I am currently working on a documentation site for a client, who will also have non-technical users editing the product/platform side of the documentation.

I am currently using spinalcms.com (a file based / git cms similar to netlify cms) however it has limitations on using MDX and markdown tables which is not ideal as I want the documentation to be interactive and amazing in all ways :)

Anyways, I've used headless cms like storyblok/contentful/sanity before etc which can be really flexible to whatever you want to do with functions in next.js like getStaticPaths and getStaticProps.

I wondered if there was any solution to use a headless cms for docs content like this or advice you could give.

My only core idea so far was I could create a pre-build script in my package.json which would run before the docusarus build and generate the markdown files from the headless cms api.

I don't know if this is a better idea than creating a plugin.

Thanks in advance.

p.s. my use case is more related to documentation pages as opposed to rendering a blog or custom page.

slorber commented 9 months ago

My only core idea so far was I could create a pre-build script in my package.json which would run before the docusarus build and generate the markdown files from the headless cms api.

@samducker that's what most CMS + Docusaurus users do today: as long as you get the markdown files on the filesystem it should work.

We'll explore how to provide a way to integrate with CMS without this intermediate build step in the future but for now it's only only way that does not involve retro-engineering our plugin's code.

colececil commented 5 months ago

Maybe the most generic feature we could implement to support this is a "plugin middleware" feature?

I really like this middleware idea proposed by @slorber above. This would also fix the "infinite loop on refresh" issue for custom plugins that provide data to put in Docs. I managed to find a workaround for the issue (see this StackOverflow answer I just wrote), but this proposed feature would make the problem much easier to solve.

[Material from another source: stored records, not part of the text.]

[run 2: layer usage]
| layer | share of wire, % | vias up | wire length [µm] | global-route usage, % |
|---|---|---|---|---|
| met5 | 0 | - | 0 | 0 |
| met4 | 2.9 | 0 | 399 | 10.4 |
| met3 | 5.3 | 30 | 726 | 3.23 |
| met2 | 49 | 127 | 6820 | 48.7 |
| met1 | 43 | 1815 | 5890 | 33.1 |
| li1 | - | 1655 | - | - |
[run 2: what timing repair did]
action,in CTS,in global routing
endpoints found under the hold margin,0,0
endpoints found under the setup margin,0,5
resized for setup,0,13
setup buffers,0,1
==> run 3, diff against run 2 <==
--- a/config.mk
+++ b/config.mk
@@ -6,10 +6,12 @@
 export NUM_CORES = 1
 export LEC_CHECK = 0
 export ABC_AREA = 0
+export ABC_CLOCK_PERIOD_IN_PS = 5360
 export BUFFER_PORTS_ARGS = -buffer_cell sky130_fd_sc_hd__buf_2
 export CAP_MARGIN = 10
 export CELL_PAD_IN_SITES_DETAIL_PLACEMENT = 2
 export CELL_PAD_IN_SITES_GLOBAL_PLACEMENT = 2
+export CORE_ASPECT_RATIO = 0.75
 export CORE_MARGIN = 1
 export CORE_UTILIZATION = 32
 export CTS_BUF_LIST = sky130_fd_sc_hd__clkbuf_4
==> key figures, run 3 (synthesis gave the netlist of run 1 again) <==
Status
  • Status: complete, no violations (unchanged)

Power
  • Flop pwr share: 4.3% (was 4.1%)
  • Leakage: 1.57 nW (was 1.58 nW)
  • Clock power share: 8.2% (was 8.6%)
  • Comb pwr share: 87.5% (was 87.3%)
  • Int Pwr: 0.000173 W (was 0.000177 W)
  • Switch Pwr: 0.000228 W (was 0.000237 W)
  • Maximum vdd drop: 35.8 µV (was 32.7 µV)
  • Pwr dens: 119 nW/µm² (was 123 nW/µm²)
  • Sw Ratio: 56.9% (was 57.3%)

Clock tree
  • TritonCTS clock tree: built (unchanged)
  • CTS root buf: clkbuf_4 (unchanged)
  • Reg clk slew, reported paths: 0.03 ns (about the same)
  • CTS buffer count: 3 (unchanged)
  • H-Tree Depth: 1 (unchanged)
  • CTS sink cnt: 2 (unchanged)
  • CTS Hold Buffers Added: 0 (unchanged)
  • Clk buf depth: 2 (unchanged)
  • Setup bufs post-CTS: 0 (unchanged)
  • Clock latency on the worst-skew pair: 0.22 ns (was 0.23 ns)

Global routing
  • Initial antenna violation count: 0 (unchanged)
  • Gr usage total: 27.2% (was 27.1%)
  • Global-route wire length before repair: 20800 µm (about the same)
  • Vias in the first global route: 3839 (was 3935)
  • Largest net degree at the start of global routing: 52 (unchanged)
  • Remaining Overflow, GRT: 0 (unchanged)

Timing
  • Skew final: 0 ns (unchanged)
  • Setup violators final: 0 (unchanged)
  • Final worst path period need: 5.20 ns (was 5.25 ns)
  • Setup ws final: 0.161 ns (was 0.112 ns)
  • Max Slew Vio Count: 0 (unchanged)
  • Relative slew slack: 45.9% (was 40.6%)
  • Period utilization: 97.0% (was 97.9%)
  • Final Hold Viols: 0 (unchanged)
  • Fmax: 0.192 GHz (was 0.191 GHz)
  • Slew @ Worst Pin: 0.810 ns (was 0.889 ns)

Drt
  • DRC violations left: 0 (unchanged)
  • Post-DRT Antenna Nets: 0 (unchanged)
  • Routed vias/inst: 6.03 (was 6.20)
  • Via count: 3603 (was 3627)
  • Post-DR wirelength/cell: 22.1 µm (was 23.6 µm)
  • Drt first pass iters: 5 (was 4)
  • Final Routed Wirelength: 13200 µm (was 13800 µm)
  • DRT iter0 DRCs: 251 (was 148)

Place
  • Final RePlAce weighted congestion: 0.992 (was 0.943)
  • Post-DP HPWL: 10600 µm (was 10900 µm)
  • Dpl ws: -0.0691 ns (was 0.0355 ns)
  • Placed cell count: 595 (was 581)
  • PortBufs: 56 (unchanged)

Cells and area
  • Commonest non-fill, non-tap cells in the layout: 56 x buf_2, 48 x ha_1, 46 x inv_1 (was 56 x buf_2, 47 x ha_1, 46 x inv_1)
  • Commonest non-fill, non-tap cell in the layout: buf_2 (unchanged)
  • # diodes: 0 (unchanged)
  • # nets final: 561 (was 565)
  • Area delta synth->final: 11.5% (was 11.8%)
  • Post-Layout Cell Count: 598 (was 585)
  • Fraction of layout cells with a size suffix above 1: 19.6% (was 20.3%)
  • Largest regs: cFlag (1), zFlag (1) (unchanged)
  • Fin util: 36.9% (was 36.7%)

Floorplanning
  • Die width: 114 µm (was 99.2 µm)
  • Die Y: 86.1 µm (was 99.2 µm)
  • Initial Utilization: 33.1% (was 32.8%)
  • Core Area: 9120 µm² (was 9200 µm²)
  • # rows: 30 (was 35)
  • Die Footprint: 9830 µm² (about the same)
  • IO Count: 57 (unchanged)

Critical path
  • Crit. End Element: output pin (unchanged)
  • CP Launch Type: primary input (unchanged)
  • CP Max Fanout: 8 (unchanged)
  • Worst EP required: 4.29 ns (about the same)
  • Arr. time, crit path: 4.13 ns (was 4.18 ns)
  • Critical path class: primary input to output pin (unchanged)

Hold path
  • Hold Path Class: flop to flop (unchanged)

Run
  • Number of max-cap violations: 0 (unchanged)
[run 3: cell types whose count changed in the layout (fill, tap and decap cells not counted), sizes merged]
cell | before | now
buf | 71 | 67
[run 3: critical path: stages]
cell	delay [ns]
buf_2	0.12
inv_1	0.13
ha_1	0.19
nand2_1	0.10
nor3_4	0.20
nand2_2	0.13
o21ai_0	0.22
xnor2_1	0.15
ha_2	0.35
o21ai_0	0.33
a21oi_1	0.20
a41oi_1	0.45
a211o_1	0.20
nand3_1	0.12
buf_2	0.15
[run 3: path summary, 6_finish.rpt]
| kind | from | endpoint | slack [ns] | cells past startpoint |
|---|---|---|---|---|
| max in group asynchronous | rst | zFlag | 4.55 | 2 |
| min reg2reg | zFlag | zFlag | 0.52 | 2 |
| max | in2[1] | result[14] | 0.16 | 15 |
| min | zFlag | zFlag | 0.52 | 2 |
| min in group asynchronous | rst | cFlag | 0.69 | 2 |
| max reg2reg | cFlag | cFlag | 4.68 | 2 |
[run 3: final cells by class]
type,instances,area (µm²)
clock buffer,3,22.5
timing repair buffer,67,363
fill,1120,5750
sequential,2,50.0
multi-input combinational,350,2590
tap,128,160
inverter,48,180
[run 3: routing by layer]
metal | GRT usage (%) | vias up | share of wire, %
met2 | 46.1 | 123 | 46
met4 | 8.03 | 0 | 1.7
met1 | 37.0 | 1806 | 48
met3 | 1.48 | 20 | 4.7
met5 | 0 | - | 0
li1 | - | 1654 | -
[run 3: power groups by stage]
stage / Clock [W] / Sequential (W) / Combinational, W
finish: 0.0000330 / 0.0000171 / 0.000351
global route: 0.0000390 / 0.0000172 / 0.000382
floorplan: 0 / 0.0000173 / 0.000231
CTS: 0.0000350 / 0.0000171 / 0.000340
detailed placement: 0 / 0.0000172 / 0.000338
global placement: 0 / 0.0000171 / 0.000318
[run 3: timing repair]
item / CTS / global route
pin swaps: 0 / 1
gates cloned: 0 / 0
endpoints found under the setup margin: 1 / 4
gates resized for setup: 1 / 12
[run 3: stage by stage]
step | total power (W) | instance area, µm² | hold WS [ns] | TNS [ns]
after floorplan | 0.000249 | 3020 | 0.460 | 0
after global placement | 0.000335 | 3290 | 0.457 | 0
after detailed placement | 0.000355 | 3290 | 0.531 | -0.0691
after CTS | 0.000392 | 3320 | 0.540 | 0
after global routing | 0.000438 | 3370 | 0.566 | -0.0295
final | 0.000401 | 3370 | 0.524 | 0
**src/include/touch_macros.svh**
```systemverilog
`ifndef TOUCH_MACROS_SVH
`define TOUCH_MACROS_SVH

// serial clock half-period in cclk cycles
`define TOUCH_CLK_DIV_COUNT 25

// frame sizes on the serial link
`define TOUCH_CMD_BITS 8
`define TOUCH_RESULT_BITS 12

// conversions per channel, only the last one is kept
`define TOUCH_SETTLE_CONVERSIONS 8

// panel calibration, raw counts at the left and top edges
`define TOUCH_X_ADJ_MIN 12'h096
`define TOUCH_Y_ADJ_MIN 12'h12C

// screen is 480 x 273
`define TOUCH_X_MAX 9'd479
`define TOUCH_Y_MAX 9'd272

// moving average over 8 samples
`define TOUCH_AVG_LOG_DEPTH 3

`endif

```
**src/logic/touch_pkg.sv**
```systemverilog
`default_nettype none

package touch_pkg;

	// measured channel, also the rotation order
	typedef enum logic [1:0] {
		CH_X = 2'd0,
		CH_Y = 2'd1,
		CH_Z = 2'd2
	} channel_e;

	// control byte fields, msb first on the wire
	typedef struct packed {
		logic       start;   // always 1
		logic [2:0] addr;    // A2..A0
		logic       mode;    // 0 selects 12-bit
		logic       ser_dfr; // 0 selects differential
		logic [1:0] pd;      // PD1..PD0
	} touch_cmd_fields_t;

	// sequencer fills the fields, link shifts the raw byte
	typedef union packed {
		logic [7:0]        raw;
		touch_cmd_fields_t f;
	} touch_cmd_u;

endpackage

`default_nettype wire

```
**src/logic/touch_averager.sv**
```systemverilog
`timescale 1ns/1ps
`default_nettype none

module touch_averager #(
	parameter int WIDTH = 9,
	parameter int LOG_DEPTH = 3
) (
	input wire cclk,
	input wire rstb,
	input wire ena,
	input wire [WIDTH-1:0] sample,
	output logic [WIDTH-1:0] average
);

	localparam int DEPTH = 1 << LOG_DEPTH;
	localparam int SUM_W = WIDTH + LOG_DEPTH;

	logic [WIDTH-1:0] window [DEPTH];
	logic [SUM_W-1:0] sum;

	// sum is always the total of the window
	always_ff @(posedge cclk) begin
		if (!rstb) begin
			for (int i = 0; i < DEPTH; i++)
				window[i] <= '0;
			sum <= '0;
		end else if (ena) begin
			window[0] <= sample;
			for (int i = 1; i < DEPTH; i++)
				window[i] <= window[i-1];
			sum <= sum + SUM_W'(sample) - SUM_W'(window[DEPTH-1]); // oldest drops out
		end
	end

	always_ff @(posedge cclk) begin
		if (!rstb)
			average <= '0;
		else
			average <= sum[SUM_W-1:LOG_DEPTH];
	end

endmodule

`default_nettype wire

```
**src/logic/touch_serial_link.sv**
```systemverilog
`timescale 1ns/1ps
`default_nettype none
`include "touch_macros.svh"

module touch_serial_link (
	input wire cclk,
	input wire rstb,
	input wire conv_start,
	input wire touch_pkg::touch_cmd_u cmd,
	input wire touch_busy,
	input wire data_in,
	output logic touch_clk,
	output logic data_out,
	output logic touch_csb,
	output logic conv_done,
	output logic [`TOUCH_RESULT_BITS-1:0] conv_data
);

	typedef enum logic [1:0] {
		PH_IDLE,
		PH_CMD,
		PH_BUSY,
		PH_RESULT
	} phase_e;

	localparam int DIV_W = $clog2(`TOUCH_CLK_DIV_COUNT);
	localparam logic [DIV_W-1:0] DIV_LAST = DIV_W'(`TOUCH_CLK_DIV_COUNT - 1);
	localparam logic [3:0] CMD_LAST = 4'(`TOUCH_CMD_BITS - 1);
	localparam logic [3:0] RESULT_BITS = 4'(`TOUCH_RESULT_BITS);

	phase_e phase;
	logic [DIV_W-1:0] div_cnt;
	logic [3:0] bit_cnt;
	logic [`TOUCH_CMD_BITS-1:0] tx_shift;
	logic [`TOUCH_RESULT_BITS-1:0] rx_shift;
	logic sclk;
	logic edge_tick;
	logic rise;
	logic fall;

	// serial clock only runs inside a transaction
	assign edge_tick = (phase != PH_IDLE) && (div_cnt == DIV_LAST);
	assign rise = edge_tick && !sclk;
	assign fall = edge_tick && sclk;

	assign touch_clk = sclk;
	assign data_out = tx_shift[`TOUCH_CMD_BITS-1];
	assign conv_data = rx_shift;

	always_ff @(posedge cclk) begin
		if (!rstb) begin
			phase <= PH_IDLE;
			div_cnt <= '0;
			bit_cnt <= '0;
			sclk <= 1'b0;
			tx_shift <= '0;
			conv_done <= 1'b0;
			touch_csb <= 1'b1;
		end else begin
			touch_csb <= 1'b0; // converter stays selected
			conv_done <= 1'b0;
			if (phase == PH_IDLE || div_cnt == DIV_LAST)
				div_cnt <= '0;
			else
				div_cnt <= div_cnt + 1'b1;
			if (edge_tick)
				sclk <= !sclk;
			case (phase)
				PH_IDLE: begin
					if (conv_start) begin
						tx_shift <= cmd.raw; // msb is on the pin before the first rise
						bit_cnt <= '0;
						phase <= PH_CMD;
					end
				end
				PH_CMD: begin
					if (fall) begin
						tx_shift <= {tx_shift[`TOUCH_CMD_BITS-2:0], 1'b0};
						if (bit_cnt == CMD_LAST) begin
							bit_cnt <= '0;
							phase <= PH_BUSY;
						end else begin
							bit_cnt <= bit_cnt + 1'b1;
						end
					end
				end
				PH_BUSY: begin
					// clock keeps running, busy checked on rising edges
					if (rise && !touch_busy)
						phase <= PH_RESULT;
				end
				PH_RESULT: begin
					if (rise)
						bit_cnt <= bit_cnt + 1'b1;
					if (fall && bit_cnt == RESULT_BITS) begin
						bit_cnt <= '0;
						conv_done <= 1'b1;
						phase <= PH_IDLE;
					end
				end
				default: phase <= PH_IDLE;
			endcase
		end
	end

	// result bits, msb first
	always_ff @(posedge cclk) begin
		if (phase == PH_RESULT && rise)
			rx_shift <= {rx_shift[`TOUCH_RESULT_BITS-2:0], data_in};
	end

	// one conversion in flight at a time
	start_only_in_idle: assert property (@(posedge cclk) disable iff (!rstb)
		conv_start |-> phase == PH_IDLE);

	clk_low_in_idle: assert property (@(posedge cclk) disable iff (!rstb)
		phase == PH_IDLE |-> !touch_clk);

endmodule

`default_nettype wire

```
**src/logic/touch_scan_sequencer.sv**
```systemverilog
`timescale 1ns/1ps
`default_nettype none
`include "touch_macros.svh"

module touch_scan_sequencer (
	input wire cclk,
	input wire rstb,
	input wire conv_done,
	output logic conv_start,
	output touch_pkg::touch_cmd_u cmd,
	output logic sample_valid,
	output touch_pkg::channel_e sample_channel
);

	localparam int CNT_W = $clog2(`TOUCH_SETTLE_CONVERSIONS);
	localparam logic [CNT_W-1:0] CNT_LAST = CNT_W'(`TOUCH_SETTLE_CONVERSIONS - 1);

	touch_pkg::channel_e channel;
	logic [CNT_W-1:0] conv_cnt;
	logic started;

	always_ff @(posedge cclk) begin
		if (!rstb) begin
			started <= 1'b0;
			conv_start <= 1'b0;
			conv_cnt <= '0;
			channel <= touch_pkg::CH_X;
			sample_valid <= 1'b0;
			sample_channel <= touch_pkg::CH_X;
		end else begin
			started <= 1'b1;
			conv_start <= !started || conv_done; // kick once, then back to back
			sample_valid <= 1'b0;
			if (conv_done) begin
				if (conv_cnt == CNT_LAST) begin
					conv_cnt <= '0;
					sample_valid <= 1'b1;
					sample_channel <= channel; // tag before switching
					case (channel)
						touch_pkg::CH_X: channel <= touch_pkg::CH_Y;
						touch_pkg::CH_Y: channel <= touch_pkg::CH_Z;
						default:         channel <= touch_pkg::CH_X;
					endcase
				end else begin
					conv_cnt <= conv_cnt + 1'b1;
				end
			end
		end
	end

	// control byte for the current channel
	always_comb begin
		cmd.f.start = 1'b1;
		case (channel)
			touch_pkg::CH_X: cmd.f.addr = 3'b101;
			touch_pkg::CH_Y: cmd.f.addr = 3'b001;
			default:         cmd.f.addr = 3'b011; // Z1 pressure
		endcase
		cmd.f.mode = 1'b0;
		cmd.f.ser_dfr = 1'b0;
		cmd.f.pd = 2'b11; // reference and ADC kept on
	end

	valid_single_cycle: assert property (@(posedge cclk) disable iff (!rstb)
		sample_valid |=> !sample_valid);

endmodule

`default_nettype wire

```
**src/logic/touch_position_filter.sv**
```systemverilog
`timescale 1ns/1ps
`default_nettype none
`include "touch_macros.svh"

module touch_position_filter (
	input wire cclk,
	input wire rstb,
	input wire sample_valid,
	input wire touch_pkg::channel_e sample_channel,
	input wire [11:0] conv_data,
	output wire [8:0] x,
	output wire [8:0] y,
	output wire [8:0] z
);

	logic [11:0] x_adj;
	logic [11:0] y_adj;
	logic [11:0] x_scaled;
	logic [11:0] y_scaled;
	logic [8:0] x_cond;
	logic [8:0] y_cond;
	logic [8:0] z_cond;
	logic ena_x;
	logic ena_y;
	logic ena_z;

	// offset removal, floored at zero
	assign x_adj = (conv_data > `TOUCH_X_ADJ_MIN) ? conv_data - `TOUCH_X_ADJ_MIN : 12'h000;
	assign y_adj = (conv_data > `TOUCH_Y_ADJ_MIN) ? conv_data - `TOUCH_Y_ADJ_MIN : 12'h000;

	// x by 1/8, y by roughly 1/13
	assign x_scaled = x_adj >> 3;
	assign y_scaled = (y_adj >> 4) + (y_adj >> 6);

	assign x_cond = (x_scaled > 12'(`TOUCH_X_MAX)) ? `TOUCH_X_MAX : x_scaled[8:0];
	assign y_cond = (y_scaled > 12'(`TOUCH_Y_MAX)) ? `TOUCH_Y_MAX : y_scaled[8:0];
	assign z_cond = conv_data[11:3];

	assign ena_x = sample_valid && (sample_channel == touch_pkg::CH_X);
	assign ena_y = sample_valid && (sample_channel == touch_pkg::CH_Y);
	assign ena_z = sample_valid && (sample_channel == touch_pkg::CH_Z);

	touch_averager #(
		.WIDTH(9),
		.LOG_DEPTH(`TOUCH_AVG_LOG_DEPTH)
	) u_avg_x (
		.cclk(cclk),
		.rstb(rstb),
		.ena(ena_x),
		.sample(x_cond),
		.average(x)
	);

	touch_averager #(
		.WIDTH(9),
		.LOG_DEPTH(`TOUCH_AVG_LOG_DEPTH)
	) u_avg_y (
		.cclk(cclk),
		.rstb(rstb),
		.ena(ena_y),
		.sample(y_cond),
		.average(y)
	);

	touch_averager #(
		.WIDTH(9),
		.LOG_DEPTH(`TOUCH_AVG_LOG_DEPTH)
	) u_avg_z (
		.cclk(cclk),
		.rstb(rstb),
		.ena(ena_z),
		.sample(z_cond),
		.average(z)
	);

endmodule

`default_nettype wire

```
**src/logic/touch_controller.sv**
```systemverilog
`timescale 1ns/1ps
`default_nettype none

module touch_controller (
	input wire cclk,
	input wire rstb,
	input wire touch_busy,
	input wire data_in,
	output wire touch_clk,
	output wire data_out,
	output wire touch_csb,
	output wire [8:0] x,
	output wire [8:0] y,
	output wire [8:0] z
);

	wire conv_start;
	wire conv_done;
	wire [11:0] conv_data;
	wire sample_valid;
	touch_pkg::touch_cmd_u cmd;
	touch_pkg::channel_e sample_channel;

	touch_serial_link u_link (
		.cclk(cclk),
		.rstb(rstb),
		.conv_start(conv_start),
		.cmd(cmd),
		.touch_busy(touch_busy),
		.data_in(data_in),
		.touch_clk(touch_clk),
		.data_out(data_out),
		.touch_csb(touch_csb),
		.conv_done(conv_done),
		.conv_data(conv_data)
	);

	// runs beside the link, paced by conv_done
	touch_scan_sequencer u_seq (
		.cclk(cclk),
		.rstb(rstb),
		.conv_done(conv_done),
		.conv_start(conv_start),
		.cmd(cmd),
		.sample_valid(sample_valid),
		.sample_channel(sample_channel)
	);

	touch_position_filter u_filter (
		.cclk(cclk),
		.rstb(rstb),
		.sample_valid(sample_valid),
		.sample_channel(sample_channel),
		.conv_data(conv_data),
		.x(x),
		.y(y),
		.z(z)
	);

endmodule

`default_nettype wire

```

My personal use case is not with a CMS as a source, but another subproject in the same monorepo. The monorepo has three subprojects - a JS API library, a static site for testing and demoing the library, and a Docusaurus site with API documentation. I wanted to reuse the "demo site" code as "example API usage code" in the Docusaurus site, so I wrote a plugin to copy the source code from the other subproject and write it to the docs directory of the Docusaurus project as Markdown.